Walking, jogging, yoga or any type of exercise may help to ward off depression, even in those with genetic susceptibility.
By Gretchen Reynolds
Nov. 20, 2019, 5:00 a.m. ET
Those of us who walk, dance, run, ease into a downward dog, or glide and churn on ellipticals at least a few times a week are much less likely to develop clinical depression than sedentary people, even if we inherited an elevated risk for the condition, according to a large-scale new study of exercise, genetics and mental health. The study found that almost any type of physical activity, whether strenuous or light, helped to offset people’s genetic propensity for depression, though the benefits were greater when people exercised more often.
Depression is, of course, one of the world’s most common mental disorders, affecting more than 300 million people globally, according to the World Health Organization. Some people experience a single bout during their lives; others face repeated episodes.
A growing body of research suggests that whether or not we develop depression depends, to some extent, on our DNA. The condition is known to run in families, and studies show that people who carry certain snippets of genes are far more vulnerable than others to depression.
More encouraging, other research indicates that exercise may help to fight the condition. Multiple large-scale epidemiological studies link high aerobic fitness with a lower risk for depression, while experiments involving people who have depression show that exercise often lessens the length or severity of their bouts.
But few of these studies have burrowed into the types and amounts of exercise associated with mental-health benefits or whether exercise helps prevent depression in people carrying high genetic risk.
So, for the new study, which was published this month in Depression and Anxiety, researchers at Harvard University and other institutions decided to look into those issues. They began by turning to a trove of health data gathered for the ongoing Partners Biobank study. It contains records for thousands of men and women in the greater Boston area who have provided DNA samples and opened their electronic health records to investigators.
The researchers pulled the records of almost 8,000 of these men and women who had filled out a questionnaire about exercise habits. It asked them to recall how much time each week during the past year they had spent in a variety of activities. Those activities included walking, whether for exercise or transportation, running, biking, using exercise machines, or attending dance or yoga classes.
The researchers then examined the men’s and women’s DNA, looking for genetic variations believed to increase the risk for depression, and scored their volunteers as being at high, moderate or low inherited risk for depression.
They also checked each person’s medical records for codes indicating a diagnosis of depression, either before they joined the biobank or for two years afterward.
Then the researchers crosschecked all of this data and soon noted several interesting and consistent patterns. Perhaps the least surprising, those men and women harboring a high genetic risk for depression were more likely, in general, to develop depression than volunteers with low-risk scores.

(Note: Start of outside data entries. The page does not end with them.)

## src/scd_pkg.sv

```systemverilog
package scd_pkg;

  // ----------------------------------------------------------------
  // register map (byte addresses on the apb bus)
  // ----------------------------------------------------------------
  localparam logic [7:0] OFF_MAIN = 8'h00;
  localparam logic [7:0] OFF_OPT  = 8'h04;
  localparam logic [7:0] OFF_BAUD = 8'h08;
  localparam logic [7:0] OFF_STAT = 8'h0C;
  localparam logic [7:0] OFF_DATA = 8'h10;

  // ----------------------------------------------------------------
  // field positions and write masks
  // ----------------------------------------------------------------
  localparam int OC_MFEN  = 4;
  localparam int OC_BIDIR = 3;
  localparam int OC_SIW   = 1;
  localparam int OC_SWS   = 0;
  localparam logic [7:0] OC_MASK = 8'h1B;
  localparam int BR_PRE_LO  = 4;
  localparam int BR_RATE_LO = 0;
  localparam logic [7:0] BR_MASK = 8'h77;
  localparam int ST_RXF = 7;
  localparam int ST_TXE = 5;
  localparam int ST_MF  = 4;

  // ----------------------------------------------------------------
  // reset values and transfer timing
  // ----------------------------------------------------------------
  localparam logic [7:0] MAIN_RST = 8'h00;
  localparam logic [7:0] OPT_RST  = 8'h00;
  localparam logic [7:0] BAUD_RST = 8'h00;
  localparam logic [3:0] LAST_EDGE = 4'hF;  // sixteen clock edges, eight bits
  localparam int TX_RELOAD_CYC = 2;

  // ----------------------------------------------------------------
  // types
  // ----------------------------------------------------------------
  typedef struct packed {
    logic rx_fault_int_enable;
    logic system_enable;
    logic tx_int_enable;
    logic master_select;
    logic clk_polarity;
    logic clk_phase;
    logic select_output_enable;
    logic lsb_first;
  } scd_main_s;

  typedef struct packed {
    logic o;
    logic oe;
  } scd_pin_s;

  typedef enum {st_idle, st_run} scd_state_e;

  // bit that leaves the shifter first
  function automatic logic scd_front(input logic [7:0] d, input logic lsbf);
    return lsbf ? d[0] : d[7];
  endfunction

  // shift one received bit in at the far end
  function automatic logic [7:0] scd_shift_in(input logic [7:0] d, input logic b, input logic lsbf);
    return lsbf ? {b, d[7:1]} : {d[6:0], b};
  endfunction

endpackage

```

## src/scd_serial_regs.sv

```systemverilog
module scd_serial_regs
  import scd_pkg::*;
(
  input  wire logic        pclk,
  input  wire logic        presetn,
  input  wire logic [7:0]  paddr,
  input  wire logic        psel,
  input  wire logic        penable,
  input  wire logic        pwrite,
  input  wire logic [31:0] pwdata,
  output logic      [31:0] prdata,
  output logic             pready,
  output logic             pslverr,
  input  wire logic        wait_mode,
  input  wire logic        sck_in,
  output logic             sck_out,
  output logic             sck_oe,
  input  wire logic        mosi_in,
  output logic             mosi_out,
  output logic             mosi_oe,
  input  wire logic        miso_in,
  output logic             miso_out,
  output logic             miso_oe,
  input  wire logic        ss_n_in,
  output logic             ss_n_out,
  output logic             ss_n_oe,
  output logic             irq
);

  // ----------------------------------------------------------------
  // state
  // ----------------------------------------------------------------
  scd_main_s  main_ctl, next_main_ctl;
  logic [7:0] opt, next_opt, baud, next_baud;
  logic [7:0] rx_buf, next_rx_buf, tx_buf, next_tx_buf;
  logic       rx_full, next_rx_full, tx_empty, next_tx_empty;
  logic       mode_fault, next_mode_fault;
  logic       arm_rx, next_arm_rx, arm_tx, next_arm_tx, arm_mf, next_arm_mf;
  logic [31:0] next_prdata;
  logic       next_pready, next_pslverr, next_irq;
  scd_state_e state, next_state;
  logic [7:0] shifter, next_shifter;
  logic       out_bit, next_out_bit, sck_lvl, next_sck_lvl;
  logic [3:0] edge_cnt, next_edge_cnt;
  logic [2:0] pre_cnt, next_pre_cnt;
  logic [6:0] rate_cnt, next_rate_cnt;
  logic       sck_q, sck_q2, ss_q, ss_q2;
  scd_pin_s   next_sck, next_mosi, next_miso, next_ss;

  // ----------------------------------------------------------------
  // shared decode
  // ----------------------------------------------------------------
  logic       en, mst, cpol, cpha, lsbf, sws, bidir, mfen, run_ok;
  logic [2:0] pre, rate;
  logic [6:0] half_lim;
  logic       half_tick, m_edge, s_edge, edge_ev, lead, sample_ev, din;
  logic [7:0] shifted;
  logic       eng_load, eng_done;
  logic [7:0] eng_rx_byte;
  logic       acc_fin;
  assign en        = main_ctl.system_enable;
  assign mst       = main_ctl.master_select;
  assign cpol      = main_ctl.clk_polarity;
  assign cpha      = main_ctl.clk_phase;
  assign lsbf      = main_ctl.lsb_first;
  assign sws       = opt[OC_SWS];
  assign bidir     = opt[OC_BIDIR];
  assign mfen      = opt[OC_MFEN];
  assign run_ok    = en && !(wait_mode && opt[OC_SIW]);
  assign pre       = baud[BR_PRE_LO+2:BR_PRE_LO];
  assign rate      = baud[BR_RATE_LO+2:BR_RATE_LO];
  // half bit time is (pre+1) * 2^rate bus cycles
  assign half_lim  = 7'((8'h01 << rate) - 8'h01);
  assign half_tick = (pre_cnt == pre) && (rate_cnt == half_lim);
  assign m_edge    = (state == st_run) && mst && half_tick;
  assign s_edge    = !mst && !ss_q && (sck_q != sck_q2);
  assign edge_ev   = m_edge || s_edge;
  assign lead      = mst ? !edge_cnt[0] : (sck_q != cpol);
  assign sample_ev = lead ^ cpha;  // phase 0 samples on leading edges
  assign din       = mst ? (sws ? mosi_in : miso_in) : (sws ? miso_in : mosi_in);
  assign shifted   = scd_shift_in(shifter, din, lsbf);
  assign acc_fin   = psel && penable && pready;

  // ----------------------------------------------------------------
  // shift engine
  // ----------------------------------------------------------------
  // slave edges come from the sampled clock pin, so that clock must stay well below the bus clock
  always_comb begin
    next_state    = state;
    next_shifter  = shifter;
    next_out_bit  = out_bit;
    next_sck_lvl  = sck_lvl;
    next_edge_cnt = edge_cnt;
    next_pre_cnt  = pre_cnt;
    next_rate_cnt = rate_cnt;
    eng_load      = 1'b0;
    eng_done      = 1'b0;
    eng_rx_byte   = shifter;
    if (!en) begin
      next_state    = st_idle;
      next_sck_lvl  = 1'b0;
      next_edge_cnt = 4'h0;
      next_pre_cnt  = 3'h0;
      next_rate_cnt = 7'h00;
    end else if (run_ok) begin
      if (state == st_run && mst) begin
        if (pre_cnt == pre) begin
          next_pre_cnt  = 3'h0;
          next_rate_cnt = half_tick ? 7'h00 : rate_cnt + 7'h01;
        end else begin
          next_pre_cnt = pre_cnt + 3'h1;
        end
      end
      if (edge_ev) begin
        next_state    = st_run;
        next_edge_cnt = edge_cnt + 4'h1;
        next_sck_lvl  = mst ? !sck_lvl : sck_lvl;
        if (sample_ev) begin
          next_shifter = shifted;
        end else begin
          next_out_bit = scd_front(shifter, lsbf);
        end
        if (edge_cnt == LAST_EDGE) begin
          eng_done      = 1'b1;
          eng_rx_byte   = sample_ev ? shifted : shifter;
          next_state    = st_idle;
          next_edge_cnt = 4'h0;
          next_sck_lvl  = 1'b0;
          next_pre_cnt  = 3'h0;
          next_rate_cnt = 7'h00;
        end
      end else if (!mst && ss_q) begin
        // deselect mid-byte drops the partial byte
        next_state    = st_idle;
        next_edge_cnt = 4'h0;
      end else if (state == st_idle && !tx_empty) begin
        eng_load     = 1'b1;
        next_shifter = tx_buf;
        next_out_bit = scd_front(tx_buf, lsbf);
        if (mst) begin
          next_state = st_run;
        end
      end else if (!mst && !cpha && ss_q2 && !ss_q) begin
        next_out_bit = scd_front(shifter, lsbf);
      end
    end
  end

  // engine registers and pin samples
  always_ff @(posedge pclk or negedge presetn) begin
    if (!presetn) begin
      state    <= st_idle;
      shifter  <= 8'h00;
      out_bit  <= 1'b0;
      sck_lvl  <= 1'b0;
      edge_cnt <= 4'h0;
      pre_cnt  <= 3'h0;
      rate_cnt <= 7'h00;
      sck_q    <= 1'b0;
      sck_q2   <= 1'b0;
      ss_q     <= 1'b1;
      ss_q2    <= 1'b1;
    end else begin
      state    <= next_state;
      shifter  <= next_shifter;
      out_bit  <= next_out_bit;
      sck_lvl  <= next_sck_lvl;
      edge_cnt <= next_edge_cnt;
      pre_cnt  <= next_pre_cnt;
      rate_cnt <= next_rate_cnt;
      sck_q    <= sck_in;
      sck_q2   <= sck_q;
      ss_q     <= ss_n_in;
      ss_q2    <= ss_q;
    end
  end

  // ----------------------------------------------------------------
  // registers, flags and apb slave
  // ----------------------------------------------------------------
  // one wait state: prdata is captured in the first access cycle, and a status read arms on that value
  always_comb begin
    logic [7:0] rd_val;
    logic       mapped;
    rd_val          = 8'h00;
    mapped          = 1'b1;
    next_main_ctl   = main_ctl;
    next_opt        = opt;
    next_baud       = baud;
    next_rx_buf     = rx_buf;
    next_tx_buf     = tx_buf;
    next_rx_full    = rx_full;
    next_tx_empty   = tx_empty;
    next_mode_fault = mode_fault;
    next_arm_rx     = arm_rx;
    next_arm_tx     = arm_tx;
    next_arm_mf     = arm_mf;
    next_pready     = psel && penable && !pready;
    case (paddr)
      OFF_MAIN: rd_val = main_ctl;
      OFF_OPT:  rd_val = opt & OC_MASK;
      OFF_BAUD: rd_val = baud;
      OFF_STAT: begin
        rd_val[ST_RXF] = rx_full;
        rd_val[ST_TXE] = tx_empty;
        rd_val[ST_MF]  = mode_fault;
      end
      OFF_DATA: rd_val = rx_buf;
      default:  mapped = 1'b0;
    endcase
    next_pslverr = next_pready && !mapped;
    next_prdata  = next_pready ? {24'h000000, rd_val} : prdata;
    // clears first, so that hardware sets below win
    if (acc_fin && pwrite) begin
      case (paddr)
        OFF_MAIN: begin
          next_main_ctl = pwdata[7:0];
          if (arm_mf) begin
            next_mode_fault = 1'b0;
            next_arm_mf     = 1'b0;
          end
        end
        OFF_OPT:  next_opt  = pwdata[7:0] & OC_MASK;
        OFF_BAUD: next_baud = pwdata[7:0] & BR_MASK;
        OFF_DATA: begin
          if (arm_tx && tx_empty) begin
            next_tx_buf   = pwdata[7:0];
            next_tx_empty = 1'b0;
            next_arm_tx   = 1'b0;
          end
        end
        default: ;  // status writes fall here and change nothing
      endcase
    end
    if (acc_fin && !pwrite && paddr == OFF_STAT) begin
      next_arm_rx = arm_rx || prdata[ST_RXF];
      next_arm_tx = arm_tx || prdata[ST_TXE];
      next_arm_mf = arm_mf || prdata[ST_MF];
    end
    if (acc_fin && !pwrite && paddr == OFF_DATA && arm_rx) begin
      next_rx_full = 1'b0;
      next_arm_rx  = 1'b0;
    end
    next_tx_empty = next_tx_empty || eng_load;
    if (eng_done && !next_rx_full) begin
      next_rx_buf = eng_rx_byte;
    end
    next_rx_full    = next_rx_full || eng_done;
    next_mode_fault = next_mode_fault || (en && mst && mfen && !main_ctl.select_output_enable && !ss_q);
    if (!en) begin
      next_rx_full  = 1'b0;
      next_tx_empty = 1'b1;
    end
    next_irq = (main_ctl.tx_int_enable && tx_empty)
            || (main_ctl.rx_fault_int_enable && (rx_full || mode_fault));
  end

  // register file and bus answer
  always_ff @(posedge pclk or negedge presetn) begin
    if (!presetn) begin
      main_ctl   <= MAIN_RST;
      opt        <= OPT_RST;
      baud       <= BAUD_RST;
      rx_buf     <= 8'h00;
      tx_buf     <= 8'h00;
      rx_full    <= 1'b0;
      tx_empty   <= 1'b1;
      mode_fault <= 1'b0;
      arm_rx     <= 1'b0;
      arm_tx     <= 1'b0;
      arm_mf     <= 1'b0;
      prdata     <= 32'h00000000;
      pready     <= 1'b0;
      pslverr    <= 1'b0;
      irq        <= 1'b0;
    end else begin
      main_ctl   <= next_main_ctl;
      opt        <= next_opt;
      baud       <= next_baud;
      rx_buf     <= next_rx_buf;
      tx_buf     <= next_tx_buf;
      rx_full    <= next_rx_full;
      tx_empty   <= next_tx_empty;
      mode_fault <= next_mode_fault;
      arm_rx     <= next_arm_rx;
      arm_tx     <= next_arm_tx;
      arm_mf     <= next_arm_mf;
      prdata     <= next_prdata;
      pready     <= next_pready;
      pslverr    <= next_pslverr;
      irq        <= next_irq;
    end
  end

  // ----------------------------------------------------------------
  // pin multiplexing
  // ----------------------------------------------------------------
  // an enable of zero hands the pin back to general-purpose port logic
  always_comb begin
    next_sck.o   = cpol ^ sck_lvl;
    next_sck.oe  = en && mst;
    next_mosi.o  = out_bit;
    next_mosi.oe = en && mst && (!sws || bidir);
    next_miso.o  = out_bit;
    next_miso.oe = en && !mst && (sws ? bidir : !ss_q);
    next_ss.o    = (state != st_run);
    next_ss.oe   = en && mst && mfen && main_ctl.select_output_enable;
  end
  // pin drivers
  always_ff @(posedge pclk or negedge presetn) begin
    if (!presetn) begin
      {sck_out, sck_oe}   <= 2'h0;
      {mosi_out, mosi_oe} <= 2'h0;
      {miso_out, miso_oe} <= 2'h0;
      {ss_n_out, ss_n_oe} <= 2'h2;
    end else begin
      {sck_out, sck_oe}   <= next_sck;
      {mosi_out, mosi_oe} <= next_mosi;
      {miso_out, miso_oe} <= next_miso;
      {ss_n_out, ss_n_oe} <= next_ss;
    end
  end

  // ----------------------------------------------------------------
  // checks
  // ----------------------------------------------------------------
  // gap between master clock edges, counted in running cycles only
  logic [10:0] gap;
  always_ff @(posedge pclk or negedge presetn) begin
    if (!presetn) begin
      gap <= 11'h000;
    end else if (m_edge) begin
      gap <= 11'h001;
    end else if (run_ok) begin
      gap <= gap + 11'h001;
    end
  end

  localparam int RELOAD_WIN = TX_RELOAD_CYC;  // local copy of the reload window
endmodule

```

## config.mk

```make
export PLATFORM = sky130hd
export DESIGN_NAME = scd_serial_regs
export DESIGN_NICKNAME = d
export VERILOG_FILES = /design/src/scd_pkg.sv /design/src/scd_serial_regs.sv
export SDC_FILE = /design/constraint.sdc
export NUM_CORES = 1
export LEC_CHECK = 0
export BUFFER_PORTS_ARGS = -buffer_cell sky130_fd_sc_hd__buf_4
export CAP_MARGIN = 20
export CELL_PAD_IN_SITES_DETAIL_PLACEMENT = 1
export CELL_PAD_IN_SITES_GLOBAL_PLACEMENT = 1
export CORE_MARGIN = 2
export CORE_UTILIZATION = 46
export DETAILED_ROUTE_END_ITERATION = 16
export MAX_ROUTING_LAYER = met4
export PLACE_DENSITY = 0.93
export SYNTH_ARGS = -nofsm -noshare
export SYNTH_HDL_FRONTEND = slang
export SYNTH_SLANG_ARGS = --single-unit
```

## constraint.sdc

```tcl
create_clock -name pclk -period 3.9 [get_ports pclk]
set_input_delay 0.39 -clock pclk [delete_from_list [all_inputs] [get_ports pclk]]
set_output_delay 0.39 -clock pclk [all_outputs]
set_load 0.005 [all_outputs]
```

==> results.tsv, run 1 <==
metric	value	unit
H-Tree Depth	3	
Layout Nets	542	
setup repair bufs after CTS	0	
RSZ-0062 raised after global routing	false	
CP max FO	10	
Via density	5.919	
Max Slew Vio Count	0	
period utilization	70.73	%
Root Buffer	clkbuf_8	
routed wire length	12800	um
HPWL Detailed	9241	um
Max-Cap Viols	0	
Simple-Gate Fraction of Synth Area	15.02	%
Util after Layout	52.76	%
Relative slew margins	29.55	%
Filler Cell Count	1117	
FFs w/ async S/R, synth	100.0	%
CTS Buf Count	9	
global-route wire length before repair	20800	um
yosys warns	0	
Initial Utilization	47.38	%
CTS hold repair buffers	0	
Cell Area, Synth	4631	sq um
largest family of logic cells by synthesized area	compound AO/OA/AOI/OAI gates	
CP delay by family, top	simple AND/OR/NAND/NOR gates	
worst hold path type	in2async	
initial antenna violation count	0	
fmax	0.3625	GHz
Main synth FF type	dfrtp_1	
Iteration-0 DRC Markers	232	
total number of vias	3705	
Setup CP Type	reg2reg	
DR DRC count	0	
Worst VDD drop	239.2	uV
leakage power	0.002423	uW
Synth cell types	64	
worst-case clock skew	0.01067	ns
CTS tree	done	
clock-pin slew of the registers on the worst-case setup and hold paths	0.09	ns
status	complete, no violations	
post-synthesis xor/xnor area fraction	2.270	%
Clock Sinks	87	
diode count	0	
Top Ports	93	
die area	10890	sq um
final hold vios	0	
Crit path largest cell delay	0.70	ns
Syn Inst Count	450	
critical path required time	4.14	ns
Layout area overhead	11.38	%
vias in the first global route	3930	
clock latency on the worst-skew pair	0.36	ns
Avg WL per Cell	20.45	um
Seq/Total Area, Yosys	47.12	%
drt pass-1 iters	6	
Synth Area in Compound Gates	15.35	%
Synth Area in Adders	0.8106	%
synthesized area per cell	10.29	sq um
layout cells sized above 1	22.72	%
Die Wd	104.3	um
largest net degree at the start of global routing	66	
die height	104.3	um
Crit. End Element	flop	
Final Setup Violations	0	
number of enable flip-flop cells after synthesis	0	
Std-Cell Rows	36	
Critical Path Source Type	flop	
# port buffers	44	
post-cts gate resize count	0	
Final min period	2.758	ns
ANT nets after route	0	
RePlAce Congestion	0.8748	
worst-case clock buffer depth	2	
Pwr per Cell Area	323.0	nW/um^2
crit-path cells	xor2_1 > or3_1 > a22oi_2 > nor3b_2 > o31ai_2 > a221oi_1	
Buffers & Inverters on Critical Path	0	
Seq cells post-synth	87	
global route overflow	0	
multiplexer share of the synthesized area	11.35	%
core region area	9774	sq um
Arrival @ worst endpoint	2.99	ns
Slowest cell on crit path	nor3b_2	
Setup TNS	0	ns
Slew @ Worst Pin	1.053	ns
Global Route Usage Sum	24.89	%
[through the flow]
stage                     instance area [sq um]  std cells  total power, uW  hold slack [ns]  setup WS [ns]
after floorplan                            4717        473            989.6          0.09441          1.537
after global placement                     4960        611             1029           0.3671          1.000
after detailed placement                   4960        611             1034           0.3662         0.9034
after CTS                                  5157        626             1670           0.1343          1.157
after global routing                       5157        626             1717           0.1278          1.036
final                                      5157        626             1666           0.1246          1.142
[cells in the final DEF (no fill, tap or decap), types with 6 or more instances in the layout]
master    synthesis  layout
dfrtp_1          83      83
buf_4            26      46
nand2_1          41      41
mux2_2           34      34
o21ai_0          28      28
inv_1            27      27
nor2_1           26      26
conb_1            1      24
a21oi_1          18      18
mux2i_1          12      12
clkbuf_8          0      11
nand3_1          10      10
o211ai_1         10      10
a221oi_1         10      10
nor3_1            7       7
xor2_1            7       7
and2_1            6       6
[logic make-up after synthesis]
family          after synthesis
simple gates                128
xor+xnor                     12
flops                        87
compound gates              104
mux                          47
buf+inv                      68
fa+ha+maj                     3
other cells                   1
[routing by layer]
layer  vias to the layer above  GRT usage [%]  part of all wire, %  wire [um]
li1                       1649              -                    -          -
met1                      1902          30.42                   42       5425
met2                       128          41.50                   50       6459
met3                        26          4.449                  4.5        576
met4                         0          8.880                  2.7        340
met5                         -              -                    0          0
[worst paths after layout]
check                                     from                 endpoint  slack (ns)  cells past startpoint
setup / recovery           baud[1]$_DFFE_PN0P_   shifter[5]$_DFFE_PN0P_        1.14                      6
hold / removal                         presetn  rate_cnt[6]$_DFFE_PN0P_        0.12                      1
setup reg to reg           baud[1]$_DFFE_PN0P_   shifter[5]$_DFFE_PN0P_        1.14                      6
hold reg to reg            out_bit$_DFFE_PN0P_       miso_out$_DFF_PN0_        0.39                      0
max in group asynchronous              presetn          ss_q2$_DFF_PN1_        2.90                      2
min in group pclk                      ss_n_in           ss_q$_DFF_PN1_        0.14                      1
[cell usage after synthesis, types with 5 or more instances]
cell / instances / area [sq um]
and2_1: 6 / 37.54
xnor2_1: 5 / 43.79
inv_1: 27 / 101.4
nand3_1: 10 / 50.05
o211ai_1: 10 / 75.07
nor3_1: 7 / 35.03
buf_4: 26 / 195.2
nand4_1: 5 / 31.28
dfrtp_1: 83 / 2077
a21oi_1: 18 / 90.09
mux2_2: 34 / 382.9
a221oi_1: 10 / 87.58
o21ai_0: 28 / 140.1
xor2_1: 7 / 61.31
clkbuf_1: 11 / 41.29
nor2_1: 26 / 97.59
nand2_1: 41 / 153.9
mux2i_1: 12 / 120.1
[registers in the layout (all words and copies together) (netlist names), 3 cells and up]
register / flops
baud: 6
edge_cnt: 4
main_ctl: 3
opt: 4
prdata: 8
pre_cnt: 3
rate_cnt: 7
rx_buf: 8
shifter: 8
tx_buf: 8
[report_power, final]
part / total, uW / internal, uW / switching, uW / leakage, uW
combinational: 104 / 37.0 / 66.6 / 0.00121
clock: 648 / 327 / 321 / 0.0000985
sequential: 914 / 908 / 6.11 / 0.00111
total: 1670 / 1270 / 393 / 0.00242
[final cells by class]
| class | instances | area [sq um] | share of cell area [%] |
|---|---|---|---|
| multi-input cells | 318 | 2165 | 41.97 |
| inverters | 27 | 101.3 | 1.965 |
| well taps | 133 | 166.4 | 3.227 |
| flip-flops and latches | 87 | 2182 | 42.31 |
| clock buffers | 12 | 155.1 | 3.008 |
| clock inverters | 3 | 42.54 | 0.8248 |
| repair buffers | 46 | 345.3 | 6.696 |
(Power assumes the default switching activity.)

At the same time, physically active people had less risk than people who rarely moved, and the type of exercise barely mattered. If someone spent at least three hours a week participating in any activity, whether it was vigorous, such as running, or gentler, like yoga or walking, he or she was less likely to become depressed than sedentary volunteers, and the risk fell another 17 percent with each additional 30 minutes or so of daily activity.
This link between movement and improved mental health held true for people who had experienced depression in the past. If they reported exercising now, their risk for a subsequent episode of depression fell, compared to the risks for inactive people with a history of depression.
Exercise also substantially altered the risk calculus for people whose DNA predisposed them to depression. If they carried multiple worrisome gene snippets but often exercised, they were no more likely to develop depression than inactive people with little genetic risk.
In effect, physical activity “neutralized” much of the added risk for people born with a propensity for depression, says Karmel Choi, a clinical and research fellow at Massachusetts General Hospital and Harvard’s T.H. Chan School of Public Health, who led the new study.
Exercise did not erase the risk of depression for anyone, she continues. Some active people developed depression. But exercise buffered the risks, even for people born with a predilection for the condition.
This kind of observational study cannot show us, though, if being physically active directly causes people to remain mentally healthy, only that exercise and mental health are linked. It also relied on people’s memories of how much they had exercised recently, which can be notoriously unreliable. In addition, it looked at preventing depression, not treating it.
Despite those caveats, the results suggest that “physical activity of many kinds seems to have beneficial effects” for mental health, says Dr. Jordan Smoller, the study’s senior author and a professor of psychiatry at Harvard Medical School.
The findings also underscore that “genes are not destiny,” Dr. Choi says. If depression runs in your family, she says, you might help to manage any heightened risk by moving more.